*** Opening of Given data ***

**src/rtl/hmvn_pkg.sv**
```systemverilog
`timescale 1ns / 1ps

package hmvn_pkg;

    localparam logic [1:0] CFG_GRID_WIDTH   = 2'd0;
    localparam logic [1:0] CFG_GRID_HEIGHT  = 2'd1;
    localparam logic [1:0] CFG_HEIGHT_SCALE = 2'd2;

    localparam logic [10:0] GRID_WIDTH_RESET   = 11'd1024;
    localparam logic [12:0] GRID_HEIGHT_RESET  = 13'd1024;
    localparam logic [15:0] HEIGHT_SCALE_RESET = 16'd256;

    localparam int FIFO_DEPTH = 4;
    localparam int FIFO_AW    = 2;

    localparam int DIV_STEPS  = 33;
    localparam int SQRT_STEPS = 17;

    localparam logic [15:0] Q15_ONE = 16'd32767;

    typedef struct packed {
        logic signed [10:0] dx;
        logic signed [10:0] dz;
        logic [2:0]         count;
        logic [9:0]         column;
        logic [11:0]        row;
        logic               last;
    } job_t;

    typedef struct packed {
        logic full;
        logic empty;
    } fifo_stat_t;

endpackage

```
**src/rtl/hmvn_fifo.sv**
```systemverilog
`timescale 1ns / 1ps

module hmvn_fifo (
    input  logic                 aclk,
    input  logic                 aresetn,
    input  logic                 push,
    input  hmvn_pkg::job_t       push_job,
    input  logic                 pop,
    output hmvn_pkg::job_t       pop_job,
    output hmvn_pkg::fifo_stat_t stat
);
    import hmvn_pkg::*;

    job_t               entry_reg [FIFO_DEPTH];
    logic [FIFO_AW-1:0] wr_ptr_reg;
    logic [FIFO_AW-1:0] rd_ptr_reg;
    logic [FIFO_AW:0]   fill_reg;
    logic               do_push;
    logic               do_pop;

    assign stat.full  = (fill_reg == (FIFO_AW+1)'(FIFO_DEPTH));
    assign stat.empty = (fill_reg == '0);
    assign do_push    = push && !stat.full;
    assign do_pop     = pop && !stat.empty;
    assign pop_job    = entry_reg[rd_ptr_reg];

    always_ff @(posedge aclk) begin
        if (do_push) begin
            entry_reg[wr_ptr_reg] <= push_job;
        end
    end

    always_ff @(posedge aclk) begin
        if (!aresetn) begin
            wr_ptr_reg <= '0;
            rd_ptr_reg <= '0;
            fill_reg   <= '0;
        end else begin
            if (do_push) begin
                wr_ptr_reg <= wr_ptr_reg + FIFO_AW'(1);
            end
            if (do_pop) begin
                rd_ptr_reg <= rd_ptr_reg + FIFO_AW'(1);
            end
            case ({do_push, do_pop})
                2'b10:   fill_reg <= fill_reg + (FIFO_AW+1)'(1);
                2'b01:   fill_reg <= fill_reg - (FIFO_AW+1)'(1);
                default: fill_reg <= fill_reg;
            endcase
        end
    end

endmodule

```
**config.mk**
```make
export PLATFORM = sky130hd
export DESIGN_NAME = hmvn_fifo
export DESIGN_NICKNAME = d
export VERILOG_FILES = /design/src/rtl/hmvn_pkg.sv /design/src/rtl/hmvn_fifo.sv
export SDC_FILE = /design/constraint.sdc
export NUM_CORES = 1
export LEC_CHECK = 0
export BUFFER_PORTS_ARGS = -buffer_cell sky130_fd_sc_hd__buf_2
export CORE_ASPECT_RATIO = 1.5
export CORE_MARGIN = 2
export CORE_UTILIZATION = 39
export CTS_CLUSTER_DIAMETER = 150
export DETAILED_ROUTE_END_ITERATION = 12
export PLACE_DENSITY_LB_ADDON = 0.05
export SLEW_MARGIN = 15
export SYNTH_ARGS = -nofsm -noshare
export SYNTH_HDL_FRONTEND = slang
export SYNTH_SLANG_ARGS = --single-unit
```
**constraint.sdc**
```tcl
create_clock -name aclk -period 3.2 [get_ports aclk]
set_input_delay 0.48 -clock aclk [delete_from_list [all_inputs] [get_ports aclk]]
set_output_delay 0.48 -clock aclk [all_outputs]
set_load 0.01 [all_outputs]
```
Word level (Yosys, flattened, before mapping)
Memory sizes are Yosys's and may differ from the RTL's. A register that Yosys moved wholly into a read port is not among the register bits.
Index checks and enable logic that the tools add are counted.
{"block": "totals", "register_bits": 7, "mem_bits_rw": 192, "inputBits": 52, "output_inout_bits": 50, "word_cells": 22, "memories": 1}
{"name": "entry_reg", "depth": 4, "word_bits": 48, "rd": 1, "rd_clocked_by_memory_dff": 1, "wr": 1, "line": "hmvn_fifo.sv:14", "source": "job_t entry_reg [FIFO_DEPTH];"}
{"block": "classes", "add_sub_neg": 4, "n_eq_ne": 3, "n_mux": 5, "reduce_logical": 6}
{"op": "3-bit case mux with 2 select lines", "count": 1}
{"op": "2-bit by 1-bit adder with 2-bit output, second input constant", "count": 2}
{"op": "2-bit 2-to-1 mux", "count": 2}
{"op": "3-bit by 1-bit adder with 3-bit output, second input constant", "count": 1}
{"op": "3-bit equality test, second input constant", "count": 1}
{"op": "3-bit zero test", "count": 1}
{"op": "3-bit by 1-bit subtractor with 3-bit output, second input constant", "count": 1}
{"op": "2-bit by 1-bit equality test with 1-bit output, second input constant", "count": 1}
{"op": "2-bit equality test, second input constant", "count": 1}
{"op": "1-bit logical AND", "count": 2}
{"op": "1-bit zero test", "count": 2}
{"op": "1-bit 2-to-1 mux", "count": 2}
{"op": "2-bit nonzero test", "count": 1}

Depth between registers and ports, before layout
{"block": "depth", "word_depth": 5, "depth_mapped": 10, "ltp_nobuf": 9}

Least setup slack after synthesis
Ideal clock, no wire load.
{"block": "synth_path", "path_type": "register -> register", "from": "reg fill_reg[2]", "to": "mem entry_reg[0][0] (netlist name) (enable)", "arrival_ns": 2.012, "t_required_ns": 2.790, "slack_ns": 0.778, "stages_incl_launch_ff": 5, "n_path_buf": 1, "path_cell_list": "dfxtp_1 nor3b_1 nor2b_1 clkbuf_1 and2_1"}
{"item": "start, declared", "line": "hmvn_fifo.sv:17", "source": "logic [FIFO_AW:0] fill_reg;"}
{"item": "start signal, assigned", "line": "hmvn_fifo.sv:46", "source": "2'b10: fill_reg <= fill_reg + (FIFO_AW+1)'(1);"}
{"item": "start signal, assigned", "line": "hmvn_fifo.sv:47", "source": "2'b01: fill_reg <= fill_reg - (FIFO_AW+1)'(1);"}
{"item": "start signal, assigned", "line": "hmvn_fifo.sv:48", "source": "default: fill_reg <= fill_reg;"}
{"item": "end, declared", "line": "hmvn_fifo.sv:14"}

*** Close of Given data ***
*** Opening of Given data ***

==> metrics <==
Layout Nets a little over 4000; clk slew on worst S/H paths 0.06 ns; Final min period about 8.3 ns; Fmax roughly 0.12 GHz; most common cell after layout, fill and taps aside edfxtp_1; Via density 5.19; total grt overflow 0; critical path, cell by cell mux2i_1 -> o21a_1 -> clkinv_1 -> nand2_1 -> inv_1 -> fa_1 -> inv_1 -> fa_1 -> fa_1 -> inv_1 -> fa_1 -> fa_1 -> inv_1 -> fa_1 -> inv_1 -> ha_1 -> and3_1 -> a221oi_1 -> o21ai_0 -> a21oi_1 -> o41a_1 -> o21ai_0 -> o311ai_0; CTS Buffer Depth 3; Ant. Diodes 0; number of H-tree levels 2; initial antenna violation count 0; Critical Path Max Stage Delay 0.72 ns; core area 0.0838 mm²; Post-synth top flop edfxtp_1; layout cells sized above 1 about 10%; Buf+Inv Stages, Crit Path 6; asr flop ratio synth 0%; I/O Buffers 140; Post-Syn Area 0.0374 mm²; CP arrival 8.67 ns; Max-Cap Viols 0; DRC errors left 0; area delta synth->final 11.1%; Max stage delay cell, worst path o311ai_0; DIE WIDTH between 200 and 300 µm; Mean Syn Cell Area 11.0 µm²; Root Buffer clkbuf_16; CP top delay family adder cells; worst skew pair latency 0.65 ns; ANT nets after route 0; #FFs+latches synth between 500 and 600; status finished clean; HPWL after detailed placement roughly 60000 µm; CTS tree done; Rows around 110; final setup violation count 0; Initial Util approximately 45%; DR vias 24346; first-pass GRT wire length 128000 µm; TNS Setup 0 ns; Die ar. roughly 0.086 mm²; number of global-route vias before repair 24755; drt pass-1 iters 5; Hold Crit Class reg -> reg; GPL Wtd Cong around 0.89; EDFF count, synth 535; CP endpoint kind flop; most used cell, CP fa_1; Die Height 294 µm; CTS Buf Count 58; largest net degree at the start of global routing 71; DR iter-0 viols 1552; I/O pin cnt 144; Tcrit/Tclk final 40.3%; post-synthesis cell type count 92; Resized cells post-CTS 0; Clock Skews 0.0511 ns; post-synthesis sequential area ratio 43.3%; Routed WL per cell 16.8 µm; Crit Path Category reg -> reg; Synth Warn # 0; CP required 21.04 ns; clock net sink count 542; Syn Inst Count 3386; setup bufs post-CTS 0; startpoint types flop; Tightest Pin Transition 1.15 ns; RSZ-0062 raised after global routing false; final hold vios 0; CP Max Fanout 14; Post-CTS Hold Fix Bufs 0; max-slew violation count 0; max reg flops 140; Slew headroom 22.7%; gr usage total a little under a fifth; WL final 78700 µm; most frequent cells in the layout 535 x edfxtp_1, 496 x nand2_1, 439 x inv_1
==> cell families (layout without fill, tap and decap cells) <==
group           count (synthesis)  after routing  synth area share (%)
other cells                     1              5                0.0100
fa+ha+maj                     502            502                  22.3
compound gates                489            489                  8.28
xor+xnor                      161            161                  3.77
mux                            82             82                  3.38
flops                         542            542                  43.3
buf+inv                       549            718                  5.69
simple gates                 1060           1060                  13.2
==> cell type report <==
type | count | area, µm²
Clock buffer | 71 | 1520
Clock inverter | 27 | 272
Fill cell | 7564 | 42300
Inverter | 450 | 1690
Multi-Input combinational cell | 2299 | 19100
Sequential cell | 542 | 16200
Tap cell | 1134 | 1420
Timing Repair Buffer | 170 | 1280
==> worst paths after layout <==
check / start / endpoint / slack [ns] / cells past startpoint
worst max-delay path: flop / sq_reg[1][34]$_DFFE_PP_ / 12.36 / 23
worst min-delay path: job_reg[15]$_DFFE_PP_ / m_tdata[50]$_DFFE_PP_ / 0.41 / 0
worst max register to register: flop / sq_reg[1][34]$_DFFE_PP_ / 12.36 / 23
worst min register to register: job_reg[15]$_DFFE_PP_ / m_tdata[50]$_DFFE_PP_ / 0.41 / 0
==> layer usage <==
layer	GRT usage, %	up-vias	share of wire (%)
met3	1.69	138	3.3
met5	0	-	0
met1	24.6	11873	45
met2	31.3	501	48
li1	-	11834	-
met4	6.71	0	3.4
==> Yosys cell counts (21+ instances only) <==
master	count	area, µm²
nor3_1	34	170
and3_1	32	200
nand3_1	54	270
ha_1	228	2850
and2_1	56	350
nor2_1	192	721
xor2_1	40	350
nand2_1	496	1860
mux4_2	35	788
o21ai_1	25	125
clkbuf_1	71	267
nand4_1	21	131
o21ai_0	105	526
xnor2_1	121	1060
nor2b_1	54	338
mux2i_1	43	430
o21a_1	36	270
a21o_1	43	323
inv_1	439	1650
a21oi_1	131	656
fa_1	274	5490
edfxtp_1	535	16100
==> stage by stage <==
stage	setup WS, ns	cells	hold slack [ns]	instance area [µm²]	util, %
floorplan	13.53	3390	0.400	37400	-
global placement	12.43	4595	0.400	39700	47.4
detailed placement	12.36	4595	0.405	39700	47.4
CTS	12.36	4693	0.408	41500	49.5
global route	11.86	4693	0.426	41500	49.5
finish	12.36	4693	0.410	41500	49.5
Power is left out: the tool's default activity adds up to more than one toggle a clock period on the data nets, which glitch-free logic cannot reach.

*** Close of Given data ***

> [Aim of the exercise]: Please find, in the entries above, every line where "layer" occurs, and copy it.

> [Answer area]:
==> layer usage <==
layer	GRT usage, %	up-vias	share of wire (%)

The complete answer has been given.